People Die For Pointless Wars and Deep Meaning

During the Vietnam war protesters declared that the deaths of all those fighting in South East Asia were pointless and foolish, and they were right.

During that same war, thousands in the military fought, died, and lost those they loved for the declared purpose of protecting the world from the power of evil men, and they were also right.

Memorial day is supposed to be a day to honor something simple, those that had died in war. But of course, the war that it was started to commemorate (the American Civil War) was anything but simple. Just like the Vietnam war, or World War II, we paint wars as simple battles between good and evil.

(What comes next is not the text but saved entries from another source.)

==> src/hdl/cpfs_core_state.sv <==
`timescale 1ns/1ps

module cpfs_core_state
    import cpfs_pkg::*;
#(
    parameter int DEPTH = STACK_DEPTH
)
(
    // Clock and reset
    input  wire logic              clk,
    input  wire logic              rst,
    // Sequencer requests, sampled on CPU cycle; page write acts on any clock
    input  wire cpfs_pcop_t        pc_op,
    input  wire logic [7:0]        branch_offset,
    input  wire logic [PC_W-1:0]   irq_vector,
    input  wire logic [PC_W-1:0]   nmi_vector,
    input  wire logic              page_we,
    input  wire logic [PAGE_W-1:0] page_wdata,
    // ALU flag results
    input  wire cpfs_flag_upd_t    flag_upd,
    // Program memory address and state
    output logic [PC_W-1:0]        pc,
    output logic [PAGE_W-1:0]      prog_page,
    output cpfs_flags_t            cur_flags,
    output cpfs_ctx_t              ctx,
    output logic [CNT_W-1:0]       stack_depth,
    output logic                   cpu_cycle
);

    // ----------------------------------------
    // Storage
    // ----------------------------------------
    logic [PC_W-1:0]  stack_reg [DEPTH];
    logic [CNT_W-1:0] depth_reg;
    cpfs_ctx_t        prev_ctx_reg;
    cpfs_flags_t      flags_reg [3];
    logic             cyc_en;
    logic             is_push;
    logic             is_pop;
    logic [PC_W-1:0]  branch_sum;
    logic [PC_W-1:0]  pc_inc;

    cpfs_cycle_div #(
        .DIV (CPU_DIV)
    ) u_div (
        .clk          (clk),
        .rst          (rst),
        .cpu_cycle_en (cyc_en)
    );

    always_comb
    begin
        is_push    = cyc_en && (pc_op == PCOP_CALL || pc_op == PCOP_IRQ || pc_op == PCOP_NMI);
        is_pop     = cyc_en && (pc_op == PCOP_RET || pc_op == PCOP_RETURN_FROM_INTERRUPT);
        pc_inc     = pc + 1'b1;
        branch_sum = pc + {{(PC_W-8){branch_offset[7]}}, branch_offset};
    end

    // ----------------------------------------
    // Cycle enable out
    // ----------------------------------------
    always_ff @(posedge clk)
    begin
        if (rst)
            cpu_cycle <= 1'b0;
        else
            cpu_cycle <= cyc_en;
    end

    // ----------------------------------------
    // Program counter
    // ----------------------------------------
    always_ff @(posedge clk)
    begin
        if (rst)
            pc <= RESET_VECTOR;
        else if (cyc_en)
        begin
            unique case (pc_op)
                PCOP_HOLD:   pc <= pc;
                PCOP_INC:    pc <= pc_inc;
                PCOP_BRANCH: pc <= branch_sum;
                PCOP_CALL:   pc <= irq_vector;
                PCOP_IRQ:    pc <= irq_vector;
                PCOP_NMI:    pc <= nmi_vector;
                PCOP_RET,
                PCOP_RETURN_FROM_INTERRUPT:   pc <= (depth_reg == '0) ? pc_inc : stack_reg[0];
            endcase
        end
    end

    // ----------------------------------------
    // Program page
    // ----------------------------------------
    // Counter wraps in 12 bits; software must move the page itself
    always_ff @(posedge clk)
    begin
        if (rst)
            prog_page <= PAGE_RESET;
        else if (page_we)
            prog_page <= page_wdata;
    end

    // ----------------------------------------
    // Return stack, only the counter is saved
    // ----------------------------------------
    genvar gi;
    generate
        for (gi = 0; gi < DEPTH; gi++)
        begin : g_lvl
            always_ff @(posedge clk)
            begin
                if (rst)
                    stack_reg[gi] <= '0;
                else if (is_push)
                    stack_reg[gi] <= (gi == 0) ? pc_inc : stack_reg[(gi == 0) ? 0 : gi - 1];
                else if (is_pop && depth_reg != '0)
                    stack_reg[gi] <= (gi == DEPTH - 1) ? '0 : stack_reg[(gi == DEPTH - 1) ? gi : gi + 1];
            end
        end
    endgenerate

    always_ff @(posedge clk)
    begin
        if (rst)
            depth_reg <= '0;
        else if (is_push && depth_reg != CNT_W'(DEPTH))
            depth_reg <= depth_reg + 1'b1;
        else if (is_pop && depth_reg != '0)
            depth_reg <= depth_reg - 1'b1;
    end

    always_ff @(posedge clk)
    begin
        if (rst)
            stack_depth <= '0;
        else if (is_push && depth_reg != CNT_W'(DEPTH))
            stack_depth <= depth_reg + 1'b1;
        else if (is_pop && depth_reg != '0)
            stack_depth <= depth_reg - 1'b1;
    end

    // ----------------------------------------
    // Context selection
    // ----------------------------------------
    // One saved context only: nesting NMI in IRQ restores IRQ, deeper is lost
    always_ff @(posedge clk)
    begin
        if (rst)
        begin
            ctx          <= CTX_NMI;
            prev_ctx_reg <= CTX_MAIN;
        end
        else if (cyc_en)
        begin
            if (pc_op == PCOP_IRQ && ctx == CTX_MAIN)
            begin
                prev_ctx_reg <= ctx;
                ctx          <= CTX_IRQ;
            end
            else if (pc_op == PCOP_NMI && ctx != CTX_NMI)
            begin
                prev_ctx_reg <= ctx;
                ctx          <= CTX_NMI;
            end
            else if (pc_op == PCOP_RETURN_FROM_INTERRUPT)
            begin
                ctx          <= prev_ctx_reg;
                prev_ctx_reg <= CTX_MAIN;
            end
        end
    end

    // ----------------------------------------
    // Banked flags
    // ----------------------------------------
    generate
        for (gi = 0; gi < 3; gi++)
        begin : g_flag
            always_ff @(posedge clk)
            begin
                if (rst)
                    flags_reg[gi] <= '0;
                else if (cyc_en && ctx == cpfs_ctx_t'(gi))
                begin
                    if (flag_upd.carry_we)
                        flags_reg[gi].carry <= flag_upd.carry_val;
                    if (flag_upd.zero_we)
                        flags_reg[gi].zero <= flag_upd.zero_val;
                end
            end
        end
    endgenerate

    // Mirror of the active pair, follows context change one edge later
    always_ff @(posedge clk)
    begin
        if (rst)
            cur_flags <= '0;
        else
            cur_flags <= flags_reg[ctx];
    end

    // ----------------------------------------
    // Checks
    // ----------------------------------------
    a_reset_vec: assert property (@(posedge clk) rst |=> pc == 12'hffe && ctx == CTX_NMI)
        else $error("Reset vector or context wrong");
    a_pc_inc: assert property (@(posedge clk) disable iff (rst)
        cyc_en && pc_op == PCOP_INC |=> pc == $past(pc) + 12'h001)
        else $error("Counter did not advance by one");
    a_branch_sum: assert property (@(posedge clk) disable iff (rst)
        cyc_en && pc_op == PCOP_BRANCH |=> pc == $past(branch_sum))
        else $error("Branch target wrong");
    a_push_top: assert property (@(posedge clk) disable iff (rst)
        is_push |=> stack_reg[0] == $past(pc_inc) && stack_reg[1] == $past(stack_reg[0]))
        else $error("Push did not shift stack");
    a_depth_sat: assert property (@(posedge clk) disable iff (rst)
        depth_reg <= 3'd6)
        else $error("Stack depth above six");
    a_pop_empty: assert property (@(posedge clk) disable iff (rst)
        is_pop && depth_reg == 3'd0 |=> depth_reg == 3'd0 && pc == $past(pc) + 12'h001)
        else $error("Empty return misbehaved");
    a_pop_load: assert property (@(posedge clk) disable iff (rst)
        is_pop && depth_reg != 3'd0 |=> pc == $past(stack_reg[0]) && depth_reg == $past(depth_reg) - 3'd1)
        else $error("Return did not pop stack");
    a_irq_enter: assert property (@(posedge clk) disable iff (rst)
        cyc_en && pc_op == PCOP_IRQ && ctx == CTX_MAIN |=> ctx == CTX_IRQ ##0 pc == $past(irq_vector))
        else $error("Interrupt entry wrong");
    a_flag_keep: assert property (@(posedge clk) disable iff (rst)
        ctx != CTX_MAIN |=> flags_reg[0] == $past(flags_reg[0]))
        else $error("Inactive pair changed");
    a_cycle_gap: assert property (@(posedge clk) disable iff (rst)
        cyc_en |=> !cyc_en [*8])
        else $error("CPU cycle too frequent");

    c_overflow: cover property (@(posedge clk) disable iff (rst) is_push && depth_reg == 3'd6);
    c_empty_ret: cover property (@(posedge clk) disable iff (rst) is_pop && depth_reg == 3'd0);
    c_return_from_interrupt_main: cover property (@(posedge clk) disable iff (rst)
        cyc_en && pc_op == PCOP_RETURN_FROM_INTERRUPT && ctx == CTX_NMI ##1 ctx == CTX_MAIN);

endmodule
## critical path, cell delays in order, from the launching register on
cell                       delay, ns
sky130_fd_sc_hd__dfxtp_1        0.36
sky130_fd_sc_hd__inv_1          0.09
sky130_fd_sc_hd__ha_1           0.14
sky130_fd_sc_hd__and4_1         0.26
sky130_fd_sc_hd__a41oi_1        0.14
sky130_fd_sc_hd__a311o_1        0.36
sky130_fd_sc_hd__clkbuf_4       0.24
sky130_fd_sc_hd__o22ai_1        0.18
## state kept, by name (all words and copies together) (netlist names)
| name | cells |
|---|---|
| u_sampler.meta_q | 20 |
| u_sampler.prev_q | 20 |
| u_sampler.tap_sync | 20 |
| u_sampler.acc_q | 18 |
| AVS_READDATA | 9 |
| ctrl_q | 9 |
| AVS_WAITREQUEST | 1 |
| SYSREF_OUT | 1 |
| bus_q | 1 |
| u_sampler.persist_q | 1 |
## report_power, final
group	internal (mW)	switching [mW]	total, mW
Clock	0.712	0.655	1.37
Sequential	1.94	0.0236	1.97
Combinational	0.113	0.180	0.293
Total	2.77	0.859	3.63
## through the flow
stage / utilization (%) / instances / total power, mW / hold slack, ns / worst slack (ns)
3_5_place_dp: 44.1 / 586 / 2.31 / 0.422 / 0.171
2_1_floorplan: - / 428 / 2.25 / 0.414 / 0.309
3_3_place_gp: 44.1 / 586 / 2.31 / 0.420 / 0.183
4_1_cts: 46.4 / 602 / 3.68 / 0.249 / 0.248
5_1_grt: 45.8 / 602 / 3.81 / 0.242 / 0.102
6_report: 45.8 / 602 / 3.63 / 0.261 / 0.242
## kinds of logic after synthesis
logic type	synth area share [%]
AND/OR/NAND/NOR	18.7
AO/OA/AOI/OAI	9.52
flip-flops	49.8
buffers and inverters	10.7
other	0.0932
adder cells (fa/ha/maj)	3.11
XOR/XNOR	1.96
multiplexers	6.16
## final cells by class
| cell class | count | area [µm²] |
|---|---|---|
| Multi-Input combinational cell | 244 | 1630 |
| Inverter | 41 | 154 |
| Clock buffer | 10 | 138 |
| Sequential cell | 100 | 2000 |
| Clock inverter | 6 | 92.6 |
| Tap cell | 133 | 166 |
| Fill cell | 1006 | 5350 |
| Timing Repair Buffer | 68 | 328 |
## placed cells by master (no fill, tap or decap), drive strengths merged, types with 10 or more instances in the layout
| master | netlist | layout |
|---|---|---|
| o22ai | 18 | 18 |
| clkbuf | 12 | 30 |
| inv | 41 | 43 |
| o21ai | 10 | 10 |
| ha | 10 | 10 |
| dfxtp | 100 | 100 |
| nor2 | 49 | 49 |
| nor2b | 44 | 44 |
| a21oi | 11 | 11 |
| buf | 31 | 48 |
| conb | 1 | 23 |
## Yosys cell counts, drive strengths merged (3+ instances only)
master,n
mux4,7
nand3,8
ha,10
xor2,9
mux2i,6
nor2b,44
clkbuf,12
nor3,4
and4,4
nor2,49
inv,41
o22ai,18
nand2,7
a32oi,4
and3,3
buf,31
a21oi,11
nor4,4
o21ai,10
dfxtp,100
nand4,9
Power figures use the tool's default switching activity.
### src/plfc_loop_port.sv
// One port's loop state machine
`timescale 1ns/1ns
module plfc_loop_port
    import plfc_pkg::*;
(
    input wire logic clk_i,
    input wire logic rst_i,
    input wire logic [1:0] mode_i,
    input wire logic rewrite_i,
    input wire logic link_up_i,
    input wire logic valid_frame_i,
    input wire logic busy_i,
    output logic open_o
);
    typedef enum {PLFC_ST_CLOSED, PLFC_ST_OPEN} plfc_port_state_t;
    plfc_port_state_t state;
    plfc_port_state_t next_state;
    logic reopen;
    logic next_reopen;
    logic want_open;

    always_comb begin
        want_open = (state == PLFC_ST_OPEN);
        next_reopen = 1'b0;
        case (plfc_loop_mode_t'(mode_i))
            PLFC_LOOP_AUTO: want_open = link_up_i;
            PLFC_LOOP_AUTO_CLOSE: begin
                if (!link_up_i) begin
                    want_open = 1'b0;
                end else if (rewrite_i || valid_frame_i || reopen) begin
                    want_open = 1'b1;
                    // Reopen request waits out a busy port
                    next_reopen = busy_i;
                end
            end
            PLFC_LOOP_OPEN: want_open = 1'b1;
            PLFC_LOOP_CLOSED: want_open = 1'b0;
            default: want_open = 1'b0;
        endcase
        next_state = state;
        if (!busy_i) begin
            next_state = want_open ? PLFC_ST_OPEN : PLFC_ST_CLOSED;
        end
    end

    always_ff @(posedge clk_i or posedge rst_i) begin
        if (rst_i) begin
            state <= PLFC_ST_CLOSED;
            reopen <= 1'b0;
        end else begin
            state <= next_state;
            reopen <= next_reopen;
        end
    end

    assign open_o = (state == PLFC_ST_OPEN);
endmodule
$ cat src/rtl/power_mode_pkg.sv
// Functional notes
// [RULE_01] Master clear, software, power-on, brown-out and watchdog resets merge into system reset.
// [RULE_02] Power-up hold keeps extending while brown-out reset stays active.
// [RULE_03] Fast oscillator runs at 40 MHz for transmit, converter trigger and processor.
// [RULE_04] Fast oscillator clock is stopped throughout deep sleep.
// [RULE_05] Slow 32 kHz oscillator always runs and times the power-saving modes.
// [RULE_06] Power-saving behaviour comes from host configuration, not fixed hardware settings.
// [RULE_07] Processing entered on bus access, approach or resets; left on message or timeout.
// [RULE_08] Approach mode entered on timeout or message; left on message, resets or hand.
// [RULE_09] Approach mode wakes periodically from a wake-up timer for scan phases.
// [RULE_10] Deep sleep entered by message only; left by bus or master clear; watchdog off.
// [RULE_11] Host must trigger the exit from deep sleep; device detects nothing there.
// [RULE_12] Processing mode enables all domains, runs the processor, keeps peripherals active.
// [RULE_13] Gesture recognition and position tracking are offered only in processing mode.
// [RULE_14] Deep sleep keeps host pins active and wakes on a bus start condition.
// [RULE_15] Wake-up timer is programmable and counts on the slow oscillator.
// [RULE_16] Inactivity counter restarts on user presence and requests approach mode on expiry.
// [RULE_17] After system reset release the controller starts in processing, both oscillators on.
package power_mode_pkg;

    // ************************************************************
    // Modes and carriers
    // ************************************************************
    typedef enum logic [1:0] {
        MODE_PROCESSING = 2'b00,
        MODE_APPROACH   = 2'b01,
        MODE_DEEP_SLEEP = 2'b10
    } power_mode_t;

    typedef struct packed {
        logic        valid;
        power_mode_t mode;
    } host_mode_req_t;

    typedef struct packed {
        logic fast_osc_en;
        logic slow_osc_en;
        logic signal_processor_run;
        logic watchdog_en;
        logic peripherals_active;
        logic all_domains_en;
        logic gesture_tracking_en;
        logic host_pins_active;
    } domain_ctrl_t;

    // ************************************************************
    // Clocks and timing
    // ************************************************************
    localparam int unsigned CLOCK_HZ        = 25_000_000;
    localparam int unsigned FAST_OSC_HZ     = 40_000_000;
    localparam int unsigned SLOW_OSC_HZ     = 32_000;
    // Slow tick period, rounded down so the tick never runs slower than nominal
    localparam int unsigned SLOW_TICK_CYCLES = CLOCK_HZ / SLOW_OSC_HZ;
    localparam int unsigned PWRUP_TIME_US   = 10;
    localparam int unsigned PWRUP_CYCLES    = (PWRUP_TIME_US * (CLOCK_HZ / 1_000_000));
    localparam int unsigned PWRUP_CNT_W     = 9;
    localparam int unsigned SLOW_DIV_W      = 10;
    localparam int unsigned TIMER_W         = 16;
    localparam int unsigned RX_CHANNELS     = 5;

endpackage : power_mode_pkg
## config.mk

```make
export PLATFORM = sky130hd
export DESIGN_NAME = pss_sequencer
export DESIGN_NICKNAME = d
export VERILOG_FILES = /design/src/pss_pkg.sv /design/src/pss_lines_if.sv /design/src/pss_line_sync.sv /design/src/pss_sequencer.sv
export SDC_FILE = /design/constraint.sdc
export NUM_CORES = 1
export LEC_CHECK = 0
export ABC_AREA = 1
export BUFFER_PORTS_ARGS = -buffer_cell sky130_fd_sc_hd__buf_2
export CAP_MARGIN = 30
export CORE_MARGIN = 4
export CORE_UTILIZATION = 45
export CTS_CLUSTER_SIZE = 30
export DETAILED_ROUTE_END_ITERATION = 7
export MAX_ROUTING_LAYER = met4
export PLACE_DENSITY = 0.75
export SYNTH_ARGS = -nofsm -noshare
export SYNTH_HDL_FRONTEND = slang
export SYNTH_SLANG_ARGS = --single-unit
export TNS_END_PERCENT = 5
```

## constraint.sdc

```tcl
create_clock -name pclk -period 3.1 [get_ports pclk]
set_input_delay 0.465 -clock pclk [delete_from_list [all_inputs] [get_ports pclk]]
set_output_delay 0.465 -clock pclk [all_outputs]
set_load 0.1 [all_outputs]
```
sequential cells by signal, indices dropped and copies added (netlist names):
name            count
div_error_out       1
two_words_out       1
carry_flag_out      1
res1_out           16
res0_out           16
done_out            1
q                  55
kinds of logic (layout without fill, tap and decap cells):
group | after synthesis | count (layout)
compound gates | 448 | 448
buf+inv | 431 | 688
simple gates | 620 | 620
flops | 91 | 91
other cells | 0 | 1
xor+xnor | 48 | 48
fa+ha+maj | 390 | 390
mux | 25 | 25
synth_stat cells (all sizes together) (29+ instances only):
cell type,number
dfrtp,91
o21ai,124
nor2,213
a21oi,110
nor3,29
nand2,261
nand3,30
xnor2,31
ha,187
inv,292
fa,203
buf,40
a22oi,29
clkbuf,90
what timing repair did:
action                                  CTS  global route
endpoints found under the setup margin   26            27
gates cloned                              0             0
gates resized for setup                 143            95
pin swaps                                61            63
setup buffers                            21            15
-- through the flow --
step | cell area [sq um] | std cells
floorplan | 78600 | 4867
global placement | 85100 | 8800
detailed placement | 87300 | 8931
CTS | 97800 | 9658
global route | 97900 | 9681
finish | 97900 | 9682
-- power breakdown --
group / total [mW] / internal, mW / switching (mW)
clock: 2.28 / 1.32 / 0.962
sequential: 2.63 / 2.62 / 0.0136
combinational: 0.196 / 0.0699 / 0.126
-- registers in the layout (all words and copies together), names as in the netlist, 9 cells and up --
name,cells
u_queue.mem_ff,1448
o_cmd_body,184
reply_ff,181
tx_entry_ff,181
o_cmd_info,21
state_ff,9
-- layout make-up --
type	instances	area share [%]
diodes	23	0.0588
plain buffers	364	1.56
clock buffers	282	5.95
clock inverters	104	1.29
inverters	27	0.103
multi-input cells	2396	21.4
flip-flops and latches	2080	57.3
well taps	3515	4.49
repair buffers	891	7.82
<file path="config.mk">
export PLATFORM = sky130hd
export DESIGN_NAME = clock_manager
export DESIGN_NICKNAME = d
export VERILOG_FILES = /design/src/logic/clk_mgr_pkg.sv /design/src/logic/clock_manager.sv
export SDC_FILE = /design/constraint.sdc
export NUM_CORES = 1
export LEC_CHECK = 0
export BUFFER_PORTS_ARGS = -buffer_cell sky130_fd_sc_hd__buf_2
export CAP_MARGIN = 5
export CORE_ASPECT_RATIO = 1.5
export CORE_UTILIZATION = 45
export DETAILED_ROUTE_END_ITERATION = 8
export PLACE_DENSITY = 0.67
export SLEW_MARGIN = 5
export SYNTH_ARGS = -nofsm -noshare
export SYNTH_HDL_FRONTEND = slang
export SYNTH_SLANG_ARGS = --single-unit
</file>
<file path="constraint.sdc">
create_clock -name sys_clk_i -period 12.3 [get_ports sys_clk_i]
set_input_delay 1.23 -clock sys_clk_i [delete_from_list [all_inputs] [get_ports sys_clk_i]]
set_output_delay 1.23 -clock sys_clk_i [all_outputs]
set_load 0.01 [all_outputs]
</file>
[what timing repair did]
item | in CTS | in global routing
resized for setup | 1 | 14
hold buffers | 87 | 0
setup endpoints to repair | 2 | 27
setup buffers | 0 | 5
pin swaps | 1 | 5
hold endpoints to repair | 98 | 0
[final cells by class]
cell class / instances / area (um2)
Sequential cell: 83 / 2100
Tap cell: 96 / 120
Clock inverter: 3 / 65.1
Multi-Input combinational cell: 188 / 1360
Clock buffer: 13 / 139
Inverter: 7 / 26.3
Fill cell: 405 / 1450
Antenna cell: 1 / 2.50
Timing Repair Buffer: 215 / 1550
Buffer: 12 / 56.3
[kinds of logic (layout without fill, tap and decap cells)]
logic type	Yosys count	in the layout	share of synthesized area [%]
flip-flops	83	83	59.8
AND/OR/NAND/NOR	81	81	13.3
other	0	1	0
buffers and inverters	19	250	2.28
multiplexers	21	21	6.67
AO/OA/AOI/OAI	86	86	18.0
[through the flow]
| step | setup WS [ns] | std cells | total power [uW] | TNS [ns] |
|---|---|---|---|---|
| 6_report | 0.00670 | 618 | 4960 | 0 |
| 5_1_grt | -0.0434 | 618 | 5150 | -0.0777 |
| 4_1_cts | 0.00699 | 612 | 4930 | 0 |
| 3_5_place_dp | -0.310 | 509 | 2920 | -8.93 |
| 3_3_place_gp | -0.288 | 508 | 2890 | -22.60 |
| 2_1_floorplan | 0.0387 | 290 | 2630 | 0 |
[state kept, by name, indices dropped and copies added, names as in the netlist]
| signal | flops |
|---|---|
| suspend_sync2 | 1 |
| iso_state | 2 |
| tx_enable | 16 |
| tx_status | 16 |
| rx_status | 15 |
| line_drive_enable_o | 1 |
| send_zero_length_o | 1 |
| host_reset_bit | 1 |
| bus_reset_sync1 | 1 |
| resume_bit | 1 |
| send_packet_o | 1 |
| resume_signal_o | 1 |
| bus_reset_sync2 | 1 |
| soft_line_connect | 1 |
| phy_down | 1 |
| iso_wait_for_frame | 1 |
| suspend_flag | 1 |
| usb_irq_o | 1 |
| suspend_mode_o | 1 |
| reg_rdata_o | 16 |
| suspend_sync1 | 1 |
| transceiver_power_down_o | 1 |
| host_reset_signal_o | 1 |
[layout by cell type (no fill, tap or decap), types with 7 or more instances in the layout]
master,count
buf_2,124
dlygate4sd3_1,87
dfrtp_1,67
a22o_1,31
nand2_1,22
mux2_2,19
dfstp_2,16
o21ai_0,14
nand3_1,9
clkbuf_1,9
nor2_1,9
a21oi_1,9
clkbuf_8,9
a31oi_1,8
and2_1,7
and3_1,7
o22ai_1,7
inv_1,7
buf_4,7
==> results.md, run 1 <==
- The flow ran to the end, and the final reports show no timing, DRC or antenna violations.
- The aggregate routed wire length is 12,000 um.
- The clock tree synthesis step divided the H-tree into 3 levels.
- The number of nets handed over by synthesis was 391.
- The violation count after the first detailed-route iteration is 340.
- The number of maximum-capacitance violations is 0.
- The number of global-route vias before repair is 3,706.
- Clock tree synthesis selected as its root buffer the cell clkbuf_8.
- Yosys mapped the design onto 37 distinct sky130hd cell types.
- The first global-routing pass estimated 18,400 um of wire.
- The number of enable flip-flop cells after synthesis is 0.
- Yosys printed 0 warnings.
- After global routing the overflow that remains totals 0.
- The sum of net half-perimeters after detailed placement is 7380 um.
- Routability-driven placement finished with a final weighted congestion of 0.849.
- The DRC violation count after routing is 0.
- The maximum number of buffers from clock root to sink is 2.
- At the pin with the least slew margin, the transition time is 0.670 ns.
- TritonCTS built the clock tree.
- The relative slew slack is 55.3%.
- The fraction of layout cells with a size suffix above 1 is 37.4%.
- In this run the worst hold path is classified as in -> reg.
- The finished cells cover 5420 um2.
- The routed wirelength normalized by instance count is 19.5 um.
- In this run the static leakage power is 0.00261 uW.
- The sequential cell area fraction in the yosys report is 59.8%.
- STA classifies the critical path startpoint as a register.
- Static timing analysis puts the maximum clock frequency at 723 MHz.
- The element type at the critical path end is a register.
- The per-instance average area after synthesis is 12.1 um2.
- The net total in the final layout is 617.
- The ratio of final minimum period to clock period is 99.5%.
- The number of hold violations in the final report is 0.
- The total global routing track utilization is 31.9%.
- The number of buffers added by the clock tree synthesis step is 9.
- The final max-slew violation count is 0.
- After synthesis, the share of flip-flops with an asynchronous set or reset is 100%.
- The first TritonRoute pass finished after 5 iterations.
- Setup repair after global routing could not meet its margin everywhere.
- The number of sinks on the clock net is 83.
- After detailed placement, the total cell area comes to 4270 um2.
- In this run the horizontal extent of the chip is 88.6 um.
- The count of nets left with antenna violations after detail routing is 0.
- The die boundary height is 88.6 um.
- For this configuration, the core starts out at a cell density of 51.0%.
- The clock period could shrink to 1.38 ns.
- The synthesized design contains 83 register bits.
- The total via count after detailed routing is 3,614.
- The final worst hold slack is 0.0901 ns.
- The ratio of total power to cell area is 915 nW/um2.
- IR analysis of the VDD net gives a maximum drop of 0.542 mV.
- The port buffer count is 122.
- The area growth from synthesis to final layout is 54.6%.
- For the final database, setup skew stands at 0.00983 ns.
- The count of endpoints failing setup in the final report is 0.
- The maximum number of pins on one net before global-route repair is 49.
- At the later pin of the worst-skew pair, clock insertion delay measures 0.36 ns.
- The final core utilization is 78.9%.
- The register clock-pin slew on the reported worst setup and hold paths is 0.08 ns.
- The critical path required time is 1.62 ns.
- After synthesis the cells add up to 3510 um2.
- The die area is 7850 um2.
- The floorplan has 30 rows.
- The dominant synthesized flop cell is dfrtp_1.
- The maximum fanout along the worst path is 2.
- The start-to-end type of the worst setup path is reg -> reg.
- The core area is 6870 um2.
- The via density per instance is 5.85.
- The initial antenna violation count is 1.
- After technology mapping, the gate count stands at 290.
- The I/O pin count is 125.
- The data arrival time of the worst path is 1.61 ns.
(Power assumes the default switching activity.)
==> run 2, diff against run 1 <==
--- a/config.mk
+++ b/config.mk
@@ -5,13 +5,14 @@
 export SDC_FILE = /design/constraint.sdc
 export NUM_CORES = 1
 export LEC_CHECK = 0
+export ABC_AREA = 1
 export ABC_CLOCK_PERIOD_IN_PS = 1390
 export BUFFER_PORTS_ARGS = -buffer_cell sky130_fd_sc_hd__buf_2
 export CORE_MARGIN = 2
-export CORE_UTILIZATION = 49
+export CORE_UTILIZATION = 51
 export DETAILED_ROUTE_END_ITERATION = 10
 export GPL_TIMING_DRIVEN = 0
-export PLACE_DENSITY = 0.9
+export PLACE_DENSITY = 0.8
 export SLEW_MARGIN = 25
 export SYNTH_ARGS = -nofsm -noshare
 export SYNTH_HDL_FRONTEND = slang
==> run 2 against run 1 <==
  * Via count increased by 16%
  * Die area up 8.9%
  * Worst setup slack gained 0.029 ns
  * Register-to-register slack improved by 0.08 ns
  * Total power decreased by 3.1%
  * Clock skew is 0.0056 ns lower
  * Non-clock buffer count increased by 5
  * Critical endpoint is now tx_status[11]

  • The noble North and the racist South
  • The narcissist Nazi’s and the savior allies.
  • The communists and the capitalists

But war and life is never that simple.

For those who died, many fought for something they believed in, others fought out of fear of being labeled cowards or traitors, others fought in pursuit of glory, and others after being compelled by the government. And of course, this is true for both sides

War, like life, is full of nobility and complexity. We want there to be simple lines of black and white. Right and wrong. But there rarely are, at least on the level of a single person.

And so on this day as we remember those who died in wars, good and bad (and in truth always a bit of both), let us remember that for each son and daughter that died, there were those who loved them.

Let us remember that even in the worst parts of humanity there is more often than not a thread of love and hope. Let us memorialize that and then choose to see this in the humans we go to war with inside our own minds, on political posts on social media, and in the traffic we fight on our way to work.

This is a practice truly worthy of those who died and even more so, of those who lived.